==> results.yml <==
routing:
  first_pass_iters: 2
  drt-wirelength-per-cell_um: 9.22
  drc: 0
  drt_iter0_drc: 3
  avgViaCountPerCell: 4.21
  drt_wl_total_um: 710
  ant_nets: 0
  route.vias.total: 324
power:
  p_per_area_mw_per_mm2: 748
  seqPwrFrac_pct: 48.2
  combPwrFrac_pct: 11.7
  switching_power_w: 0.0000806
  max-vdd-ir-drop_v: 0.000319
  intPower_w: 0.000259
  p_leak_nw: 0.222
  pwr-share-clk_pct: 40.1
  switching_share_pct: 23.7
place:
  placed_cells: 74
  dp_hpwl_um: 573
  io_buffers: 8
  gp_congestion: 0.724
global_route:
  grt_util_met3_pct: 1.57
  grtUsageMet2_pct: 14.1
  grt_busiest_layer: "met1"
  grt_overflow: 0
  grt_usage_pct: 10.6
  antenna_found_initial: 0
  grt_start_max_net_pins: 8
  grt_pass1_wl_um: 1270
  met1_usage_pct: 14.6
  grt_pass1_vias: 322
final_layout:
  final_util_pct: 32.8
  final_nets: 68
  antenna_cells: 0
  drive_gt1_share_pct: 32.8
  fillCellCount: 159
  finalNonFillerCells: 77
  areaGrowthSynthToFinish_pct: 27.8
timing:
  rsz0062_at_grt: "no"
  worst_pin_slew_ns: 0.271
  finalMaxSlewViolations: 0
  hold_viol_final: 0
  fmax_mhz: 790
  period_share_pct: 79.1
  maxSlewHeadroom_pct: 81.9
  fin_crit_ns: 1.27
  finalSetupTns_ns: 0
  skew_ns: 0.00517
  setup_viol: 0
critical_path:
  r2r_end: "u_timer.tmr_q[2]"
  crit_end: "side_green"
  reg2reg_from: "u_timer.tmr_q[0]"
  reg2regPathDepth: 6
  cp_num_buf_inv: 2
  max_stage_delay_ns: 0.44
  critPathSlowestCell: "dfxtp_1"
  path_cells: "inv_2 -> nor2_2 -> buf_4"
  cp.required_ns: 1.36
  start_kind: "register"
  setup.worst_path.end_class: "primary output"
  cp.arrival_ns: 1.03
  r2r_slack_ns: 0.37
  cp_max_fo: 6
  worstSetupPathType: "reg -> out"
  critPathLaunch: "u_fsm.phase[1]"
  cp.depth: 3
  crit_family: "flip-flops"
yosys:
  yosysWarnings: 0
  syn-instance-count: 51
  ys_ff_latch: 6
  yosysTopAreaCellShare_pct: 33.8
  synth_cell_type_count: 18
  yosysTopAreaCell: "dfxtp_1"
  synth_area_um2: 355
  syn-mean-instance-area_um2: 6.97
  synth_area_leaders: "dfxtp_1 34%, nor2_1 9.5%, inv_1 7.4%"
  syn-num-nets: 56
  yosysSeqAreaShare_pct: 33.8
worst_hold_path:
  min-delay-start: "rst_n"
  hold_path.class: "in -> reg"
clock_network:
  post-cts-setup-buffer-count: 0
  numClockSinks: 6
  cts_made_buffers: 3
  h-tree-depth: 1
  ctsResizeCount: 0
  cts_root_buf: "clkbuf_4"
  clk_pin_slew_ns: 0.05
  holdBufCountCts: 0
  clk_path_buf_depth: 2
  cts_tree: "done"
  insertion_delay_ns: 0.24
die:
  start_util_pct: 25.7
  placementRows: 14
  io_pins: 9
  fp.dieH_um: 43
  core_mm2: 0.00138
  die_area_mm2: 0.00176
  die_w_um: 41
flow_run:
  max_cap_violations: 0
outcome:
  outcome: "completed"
<file path="config.mk">
export PLATFORM = sky130hd
export DESIGN_NAME = line_evt_counter
export DESIGN_NICKNAME = d
export VERILOG_FILES = /design/src/rtl/line_evt_pkg.sv /design/src/rtl/lec_core.sv /design/src/rtl/lec_hold.sv /design/src/rtl/line_evt_counter.sv
export SDC_FILE = /design/constraint.sdc
export NUM_CORES = 1
export LEC_CHECK = 0
export CORE_MARGIN = 4
export CORE_UTILIZATION = 40
export CTS_BUF_LIST = sky130_fd_sc_hd__clkbuf_8
export CTS_CLUSTER_DIAMETER = 120
export CTS_CLUSTER_SIZE = 10
export DETAILED_ROUTE_END_ITERATION = 12
export PLACE_DENSITY = 0.61
export SYNTH_ARGS = -nofsm -noshare
export SYNTH_HDL_FRONTEND = slang
export SYNTH_SLANG_ARGS = --single-unit
export TNS_END_PERCENT = 50
</file>
<file path="constraint.sdc">
create_clock -name clk -period 5.05 [get_ports clk]
set_clock_uncertainty 0.2 [all_clocks]
set_input_delay 1.01 -clock clk [delete_from_list [all_inputs] [get_ports clk]]
set_output_delay 1.01 -clock clk [all_outputs]
set_load 0.01 [all_outputs]
</file>
<file path="src/rtl/line_evt_pkg.sv">
package line_evt_pkg;

    typedef enum logic {
        SRC_LIVE = 1'b0,
        SRC_HELD = 1'b1
    } rd_src_e;

    typedef struct packed {
        logic    clr_cnt;
        logic    load_hold;
        logic    clr_hold;
        rd_src_e src;
    } evt_ctl_t;

    function automatic evt_ctl_t decode_ctl(input logic snap_mode,
                                            input logic tick,
                                            input logic rd);
        evt_ctl_t c;
        c.clr_cnt   = snap_mode ? tick : rd;
        c.load_hold = snap_mode & tick;
        c.clr_hold  = snap_mode & rd & ~tick;
        c.src       = snap_mode ? SRC_HELD : SRC_LIVE;
        return c;
    endfunction

endpackage

</file>
<file path="src/rtl/lec_core.sv">
module lec_core #(
    parameter int CW = 16
) (
    input  logic          clk,
    input  logic          rst,
    input  logic          evt_i,
    input  logic          clr_i,
    input  logic          wrap_en_i,
    input  logic          ack_i,
    output logic [CW-1:0] cnt_o,
    output logic          ovf_o
);
    localparam logic [CW-1:0] TOP = '1;

    logic [CW-1:0] cnt_q;
    logic          ovf_q;
    logic          at_top;
    logic          wrap;

    assign at_top = (cnt_q == TOP);
    assign wrap   = evt_i & ~clr_i & at_top & wrap_en_i;

    always_ff @(posedge clk) begin
        if (rst) begin
            cnt_q <= '0;
        end else if (clr_i) begin
            cnt_q <= CW'(evt_i);
        end else if (evt_i) begin
            if (!at_top)
                cnt_q <= cnt_q + 1'b1;
            else if (wrap_en_i)
                cnt_q <= '0;
        end
    end

    always_ff @(posedge clk) begin
        if (rst)
            ovf_q <= 1'b0;
        else if (wrap)
            ovf_q <= 1'b1;
        else if (ack_i)
            ovf_q <= 1'b0;
    end

    assign cnt_o = cnt_q;
    assign ovf_o = ovf_q;


    step_chk: assert property (@(posedge clk) disable iff (rst)
        (evt_i && !clr_i && cnt_o != TOP) |=> cnt_o == CW'($past(cnt_o) + 1'b1));

    wrap_chk: assert property (@(posedge clk) disable iff (rst)
        (evt_i && !clr_i && cnt_o == TOP && wrap_en_i) |=> (cnt_o == '0 && ovf_o));

    sat_chk: assert property (@(posedge clk) disable iff (rst)
        (evt_i && !clr_i && cnt_o == TOP && !wrap_en_i) |=> cnt_o == TOP);

    ovf_hold_chk: assert property (@(posedge clk) disable iff (rst)
        (ovf_o && !ack_i) |=> ovf_o);

    clr_chk: assert property (@(posedge clk) disable iff (rst)
        clr_i |=> cnt_o == CW'($past(evt_i)));
endmodule

</file>
<file path="src/rtl/lec_hold.sv">
module lec_hold #(
    parameter int CW = 16
) (
    input  logic          clk,
    input  logic          rst,
    input  logic          load_i,
    input  logic          clr_i,
    input  logic [CW-1:0] din_i,
    output logic [CW-1:0] hold_o
);
    logic [CW-1:0] hold_q;

    always_ff @(posedge clk) begin
        if (rst)
            hold_q <= '0;
        else if (load_i)
            hold_q <= din_i;
        else if (clr_i)
            hold_q <= '0;
    end

    assign hold_o = hold_q;


    load_chk: assert property (@(posedge clk) disable iff (rst)
        load_i |=> hold_o == $past(din_i));

    rd_clr_chk: assert property (@(posedge clk) disable iff (rst)
        (clr_i && !load_i) |=> hold_o == '0);
endmodule

</file>
<file path="src/rtl/line_evt_counter.sv">
module line_evt_counter
    import line_evt_pkg::*;
#(
    parameter int CNT_W        = 16,
    parameter bit ALWAYS_LATCH = 1'b0
) (
    input  logic             clk,
    input  logic             rst,
    input  logic             evt_i,
    input  logic             tick_i,
    input  logic             ovf_irq_en_i,
    input  logic             sec_latch_en_i,
    input  logic             rd_i,
    input  logic             ovf_ack_i,
    output logic [CNT_W-1:0] rd_data_o,
    output logic             ovf_o
);
    logic             snap_mode;
    evt_ctl_t         ctl;
    logic [CNT_W-1:0] live_cnt;
    logic [CNT_W-1:0] held_cnt;

    generate
        if (ALWAYS_LATCH) begin : g_forced
            assign snap_mode = 1'b1 | sec_latch_en_i;
        end else begin : g_cfg
            assign snap_mode = sec_latch_en_i;
        end
    endgenerate

    assign ctl = decode_ctl(snap_mode, tick_i, rd_i);

    lec_core #(.CW(CNT_W)) u_core (
        .clk       (clk),
        .rst       (rst),
        .evt_i     (evt_i),
        .clr_i     (ctl.clr_cnt),
        .wrap_en_i (ovf_irq_en_i),
        .ack_i     (ovf_ack_i),
        .cnt_o     (live_cnt),
        .ovf_o     (ovf_o)
    );

    lec_hold #(.CW(CNT_W)) u_hold (
        .clk    (clk),
        .rst    (rst),
        .load_i (ctl.load_hold),
        .clr_i  (ctl.clr_hold),
        .din_i  (live_cnt),
        .hold_o (held_cnt)
    );

    assign rd_data_o = (ctl.src == SRC_HELD) ? held_cnt : live_cnt;


    tick_idle_chk: assert property (@(posedge clk) disable iff (rst)
        (tick_i && !snap_mode && !rd_i && !evt_i) |=> $stable(live_cnt));

    forced_mode_chk: assert property (@(posedge clk) disable iff (rst)
        ALWAYS_LATCH |-> snap_mode);
endmodule

</file>
# After elaboration in Yosys (flattened, before gate mapping)
# Index checks and enable logic that the tools add are counted.
# Widths: inputs -> output; s select.
[classes] addsub=1 n_mul=0 div=0 order_cmp=0 n_eq_ne=3 shift=0 mux=11 bitwise_logic=8 n_reduce_logical=6
[ops] op="$mux 16" count=5
[ops] op="$add 16x1->16 const B" count=1
[ops] op="$eq 16x16->1 const B" count=1
[ops] op="$and 1x1->1" count=6
[ops] op="$mux 1" count=6
[ops] op="$reduce_bool 2->1" count=3
[ops] op="$reduce_and 2->1" count=2
[ops] op="$ne 3x2->1 const B" count=1
[ops] op="$ne 2x2->1 const B" count=1
[ops] op="$not 1->1" count=2
[ops] op="$reduce_or 2->1" count=1
[word_totals] reg_bits=33 latchBits=0 mem_bits_rw=0 romBits=0 in_bits=8 out_inout_bits=17 elab_cells=33 n_memories=0

# Logic depth before layout (Yosys ltp)
# Gate-level depths: netlist of run 1.
[depth] word_depth=6 depth_mapped=7

# Modules after synthesis
# From an unflattened synthesis of run 1, not the netlist that was laid out.
[unflattened] cells_unflattened=216 area_unflattened_um2=1975.6
[modules_own_cells] mod="lec_core" n_inst=1 cells_per_inst=123 area_per_inst_um2=987.2
[modules_own_cells] mod="lec_hold" n_inst=1 cells_per_inst=72 area_per_inst_um2=718.2
[modules_own_cells] mod="line_evt_counter" n_inst=1 cells_per_inst=21 area_per_inst_um2=270.3

# Least setup slack after synthesis of run 1
# Ideal clock, no wire load.
[synth_path] path_kind="input to output" from="in sec_latch_en_i" to="out rd_data_o[10]" t_arrival_ns=2.041 required_ns=3.840 slack_ns=1.799 path_stages=3 path_cell_list="buf_1 > buf_1 > mux2_2"
[synth_via] elab_chain_len=2
[synth_rtl] element="start, declared" line_no="line_evt_counter.sv:12" text="input logic sec_latch_en_i,"
[synth_rtl] element="$mux 1" line_no="line_evt_pkg.sv:22" text="c.src = snap_mode ? SRC_HELD : SRC_LIVE;"
[synth_rtl] element="$mux 16" line_no="line_evt_counter.sv:53" text="assign rd_data_o = (ctl.src == SRC_HELD) ? held_cnt : live_cnt;"
[synth_rtl] element="end, declared" line_no="line_evt_counter.sv:15" text="output logic [CNT_W-1:0] rd_data_o,"
# Every way passes these cells.

# Worst setup path after layout of run 1
[layout_path] from="in sec_latch_en_i" to="out rd_data_o[5]"
# The elaborated chain is that of the path after synthesis.

==> results of run 1 <==
==> final cells by class <==
| class | instances | area (um2) |
|---|---|---|
| tap | 50 | 62.6 |
| multi-input combinational | 144 | 908 |
| fill | 397 | 2020 |
| timing repair buffer | 26 | 255 |
| clock buffer | 6 | 82.6 |
| inverter | 3 | 11.3 |
| sequential | 33 | 661 |
| clock inverter | 1 | 3.75 |
==> per-stage QoR <==
| stage | total power, mW | setup WS (ps) | area [um2] | utilization (%) | std cells |
|---|---|---|---|---|---|
| finish | 0.490 | 880 | 1980 | 49.6 | 263 |
| global route | 0.508 | 791 | 1980 | 49.6 | 263 |
| CTS | 0.495 | 872 | 1980 | 49.6 | 263 |
| detailed placement | 0.300 | 870 | 1900 | 47.5 | 256 |
| global placement | 0.299 | 931 | 1900 | 47.5 | 256 |
| floorplan | 0.288 | 1800 | 1650 | - | 197 |
==> worst max-delay path by stage <==
| stage | depth (start not counted) | slack, ps | start | endpoint |
|---|---|---|---|---|
| global placement | 3 | 930 | sec_latch_en_i | rd_data_o[5] |
| CTS | 3 | 870 | sec_latch_en_i | rd_data_o[5] |
| detailed placement | 3 | 870 | sec_latch_en_i | rd_data_o[2] |
| finish | 3 | 880 | sec_latch_en_i | rd_data_o[5] |
| floorplan | 3 | 1800 | sec_latch_en_i | rd_data_o[10] |
| global route | 3 | 790 | sec_latch_en_i | rd_data_o[5] |
==> Yosys cell counts (all sizes together) <==
cell type and n:
and4 2, o311a 1, nand3 12, nor2 36
inv 3, mux2 14, or3 3, ha 1
a22o 1, nor4 2, and3 2, clkbuf 9
a21oi 7, nor3 1, xor2 4, and2 1
nand4 5, a22oi 18, xnor2 1, nand4b 1
mux2i 3, nand2b 2, o21ai 13, nor2b 1
buf 8, a31oi 2, nand3b 1, or4 2
dfxtp 33, nand2 8
==> critical path: cells and delay by family <==
kind | cells | cell delay (ps)
buf+inv | 2 | 1520
mux | 1 | 420
==> per-layer routing <==
layer  vias to the layer above  GRT usage, %  wire length (um)
met3                         7          4.43               230
met4                         0          6.89                68
li1                        731             -                 -
met2                        36          24.0              1780
met1                       674          20.1              1730
met5                         -             0                 0
==> power groups by stage <==
stage,registers [mW],clock network (mW),logic [mW]
global route,0.263,0.211,0.0344
CTS,0.263,0.201,0.0317
floorplan,0.268,0,0.0201
detailed placement,0.269,0,0.0317
global placement,0.269,0,0.0308
finish,0.263,0.195,0.0317
==> logic make-up (layout without fill, tap and decap cells) <==
logic type / Yosys count / in the layout
and+or+nand+nor: 79 / 79
AOI/OAI and AO/OA: 42 / 42
DFF: 33 / 33
buffers and inverters: 20 / 36
muxes: 17 / 17
xor gates and xnor gates: 5 / 5
adders and majority gates: 1 / 1
==> registers in the layout (all words and copies together), names as in the netlist <==
register,flops
u_core.cnt_o,16
u_hold.hold_o,16
u_core.ovf_o,1
==> flow_summary.ini, run 1 <==
[global_route]
grt-ovfl-total = 0
grt_pass1_vias = 1301
grt_pass1_wl_mm = 6.25
grt_usage_pct = 15.5
antenna_found_initial = 0
grt_max_degree = 22

[logic_synthesis]
syn_avg_cell_area_um2 = 8.38
synth-simple-area-share_pct = 24.1
synth_area_leaders = dfxtp_1 (40%), mux2_2 (9.6%), a22oi_1 (8.2%), nor2_1 (8.2%), nand3_1 (3.6%)
ys_seq_area_share_pct = 40.0
yosys.area.top_type = dfxtp_1
syn_inst = 197
synth_cell_types = 34
yosys.area_share.xor_xnor_pct = 2.65
syn_area_um2 = 1650
yosys_warnings = 0
synth_compound_gate_area_share_pct = 16.1
synthDominantCellAreaShare_pct = 40.0
ys_seq_elements = 33
synth_mux_area_share_pct = 11.4
synthAdderAreaFrac_pct = 0.758
synth_top_family_by_area = simple AND/OR/NAND/NOR gates
synth_fp_nets = 206

[clocking]
postCtsHoldBufs = 0
cts_tree = done
ctsLongestPathBuffers = 2
cts.clk_slew.worst_paths_ps = 60
root_buffer = clkbuf_8
postCtsSetupBuffers = 0
clock-sinks = 33
h-tree-depth = 2
cts_resized = 0
clock_latency_ps = 280
cts_buffers = 5

[sta]
slew_headroom_pct = 23.0
rsz0062_at_grt = false
slew_viol_final = 0
final.setup.tns_ps = 0
finalCritPeriodShare_pct = 82.6
min_period_ps = 4170
whs_ps = 286
setup_violations = 0
hold_violations = 0
tightestPinTransition_ps = 1150
timing.fmax_mhz = 240

[pwr]
power_frac_clock_pct = 39.9
p_per_area_nw_per_um2 = 247
p_int_mw = 0.380
p_sw_mw = 0.110
swShare_pct = 22.5
leakage_nw = 0.689
combPwrFrac_pct = 6.5
p_seq_share_pct = 53.7
irDropWorstVdd_v = 0.000106

[finish]
layout.nets = 222
num_antenna_cells = 0
drive_above_1_share_pct = 11.7
layout_commonest_cell = nor2_1
area_growth_pct = 20.2
mostFrequentLayoutCells = nor2_1 (36), dfxtp_1 (33), clkdlybuf4s50_1 (24)

[drt]
drtIter0Drc = 131
drc = 0
wire_per_inst_um = 14.5
routed_wl_mm = 3.81
via_per_inst = 5.51
first_pass_iters = 4
ant_nets = 0
num_vias = 1448

[outcome]
status = finished clean

[setup_path]
critPathMaxFanout = 21
endpoint_kind = output port
r2r_cells = 7
cpMostUsedCell = clkdlybuf4s50_1
crit_path_start_kind = input pin
reg2reg_from = u_core.cnt_o[0]
worstSetupPathType = in2out
worstPathRequired_ps = 3840
arrival_ps = 2960
slowest_stage = clkdlybuf4s50_1
r2r_end = u_core.cnt_o[5]
path_cells = clkdlybuf4s50_1 -> mux2_2 -> clkdlybuf4s50_1
reg2reg_slack_ps = 2570
max_stage_delay_ps = 1040

[placement]
globalplace.congestion = 0.861
portBuffers = 24
dpl.hpwl_mm = 2.72

[floorplanning]
dieArea_um2 = 5220
rows = 23
start_util_pct = 41.3
die_y_um = 72.2
die_x_um = 72.2
coreArea_um2 = 4000
pin_count = 25

[min_path]
whs_path_depth = 1
hp-class = reg2reg
min_to = u_core.ovf_o
min-delay-start = u_core.ovf_o

[flow_run]
maxCapViolCount = 0
Note: power is estimated with default switching activity, not from simulation.
==> run 2, diff against run 1 <==
PLACE_DENSITY = 0.63   (was 0.61)
clock period = 3.35 ns   (was 5.05 ns; I/O delays follow)
==> run 2 against run 1 <==
- hold slack got worse by 8.4 ps
- routed wire length increased by 3.1%
- register-to-register slack got worse by 1600 ps
- die area did not move
- highest routed layer unchanged
- critical path type unchanged
- combinational power rose by 66%
- total power rose by 59%
- critical path depth increased by 1
==> flow_summary.ini, run 2 (synthesized netlist as in run 1, its figures left out) <==
[placement]
dpl_worst_slack_ps = 299
placed_area_um2 = 1930
globalplace.congestion = 0.821
dpl.hpwl_mm = 2.74
place_inst = 259
portBuffers = 24

[sta]
slew_headroom_pct = 17.0
final.setup.tns_ps = 0
whs_ps = 278
finalCritPeriodShare_pct = 90.9
slew_viol_final = 0
hold_violations = 0
tightestPinTransition_ps = 1240
setup_violations = 0
timing.fmax_mhz = 328
fin_ws_ps = 305
min_period_ps = 3050
rsz0062_at_grt = false

[setup_path]
crit_path_start_kind = input pin
critPathMaxFanout = 21
worstPathRequired_ps = 2480
max_stage_delay_ps = 500
endpoint_kind = output port
cpMostUsedCell = clkdlybuf4s50_1
r2r_cells = 7
worstSetupPathType = in2out
slowest_stage = clkdlybuf4s50_1
arrival_ps = 2180
path_cells = clkdlybuf4s50_1 -> buf_12 -> mux2_2 -> clkdlybuf4s50_1

[drt]
via_per_inst = 5.46
drtIter0Drc = 88
wire_per_inst_um = 14.7
first_pass_iters = 4
num_vias = 1458
routed_wl_mm = 3.93
drc = 0
ant_nets = 0

[finish]
fill_cells = 392
final-instance-count-excl-fill = 267
regArea_um2 = 661
multi_input_area_um2 = 908
area_growth_pct = 23.3
final_area_um2 = 2030
utilization_pct = 50.9
mostFrequentLayoutCells = nor2_1 (36), dfxtp_1 (33), clkdlybuf4s50_1 (24)
layout.nets = 225
drive_above_1_share_pct = 13.8
layout_commonest_cell = nor2_1
num_antenna_cells = 0

[pwr]
p_per_area_nw_per_um2 = 383
irDropWorstVdd_v = 0.000129
power_mw = 0.778
leakage_nw = 0.714

[global_route]
grt-ovfl-total = 0
grt_pass1_vias = 1351
grt_pass1_wl_mm = 6.67
grt_max_degree = 22
grt_usage_pct = 16.6
busiest_layer = met2
grt_util_met2_pct = 23.4
grtUsageMet3_pct = 5.12
use_met1_pct = 22.7
antenna_found_initial = 0

[clocking]
root_buffer = clkbuf_8
clock-sinks = 33
cts_tree = done
h-tree-depth = 2
cts_resized = 0
ctsLongestPathBuffers = 2
cts.clk_slew.worst_paths_ps = 60
clock_latency_ps = 290
postCtsHoldBufs = 0
postCtsSetupBuffers = 0
cts_buffers = 5

[min_path]
whs_path_depth = 1
hp-class = reg2reg

[floorplanning]
dieArea_um2 = 5220
die_y_um = 72.2
pin_count = 25
rows = 23
die_x_um = 72.2
coreArea_um2 = 4000
start_util_pct = 41.3

[outcome]
status = finished clean

[flow_run]
maxCapViolCount = 0
[run 2: final cells by class]
| cell class | count | share of cell area (%) |
|---|---|---|
| clock inverter | 1 | 0.246 |
| tap | 50 | 3.08 |
| sequential | 33 | 32.5 |
| clock buffer | 7 | 4.74 |
| timing repair buffer | 29 | 14.3 |
| multi-input combinational | 144 | 44.6 |
| inverter | 3 | 0.554 |
[run 2: worst paths after layout]
kind                                       from               to  slack (ps)
worst max-delay path             sec_latch_en_i    rd_data_o[13]         300
worst min-delay path               u_core.ovf_o     u_core.ovf_o         280
worst max register to register  u_core.cnt_o[0]  u_core.cnt_o[0]        1010
worst min register to register     u_core.ovf_o     u_core.ovf_o         280
[run 2: where the power goes]
part	internal (mW)	total (mW)	switching (mW)
Combinational	0.0215	0.0527	0.0311
Sequential	0.394	0.396	0.00249
Clock	0.185	0.329	0.144
[run 2: critical path: cells and delay by family]
family	cells	cell delay, ps
buffers and inverters	3	1150
multiplexers	1	350
[run 2: metal layers]
layer	share of wire (%)	wire (um)	up-vias
met2	43	1710	34
li1	-	-	747
met3	5.5	215	9
met1	49	1920	668
met4	2.1	84	0
met5	0	0	-
==> run 3, diff against run 2 <==
CTS_CLUSTER_SIZE = not set   (was 10)
MAX_ROUTING_LAYER = met4   (was not set)
TNS_END_PERCENT = 30   (was 50)
==> results of run 3 <==
Final layout, timing and power as in run 2 (identical DEF).
Main changes from that run: final weighted congestion in routability-driven placement 0.821 -> 0.834; overall routing resource usage 16.6% -> 17.1%; violation count after the first detailed-route iteration 88 -> 91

• Exercise requirements
Please print the lines from the start of the records up to and including the line with "max-vdd-ir-drop_v: 0.000319", copying each one exactly and leaving out the rest.

• Answer section
==> results.yml <==
routing:
  first_pass_iters: 2
  drt-wirelength-per-cell_um: 9.22
  drc: 0
  drt_iter0_drc: 3
  avgViaCountPerCell: 4.21
  drt_wl_total_um: 710
  ant_nets: 0
  route.vias.total: 324
power:
  p_per_area_mw_per_mm2: 748
  seqPwrFrac_pct: 48.2
  combPwrFrac_pct: 11.7
  switching_power_w: 0.0000806
  max-vdd-ir-drop_v: 0.000319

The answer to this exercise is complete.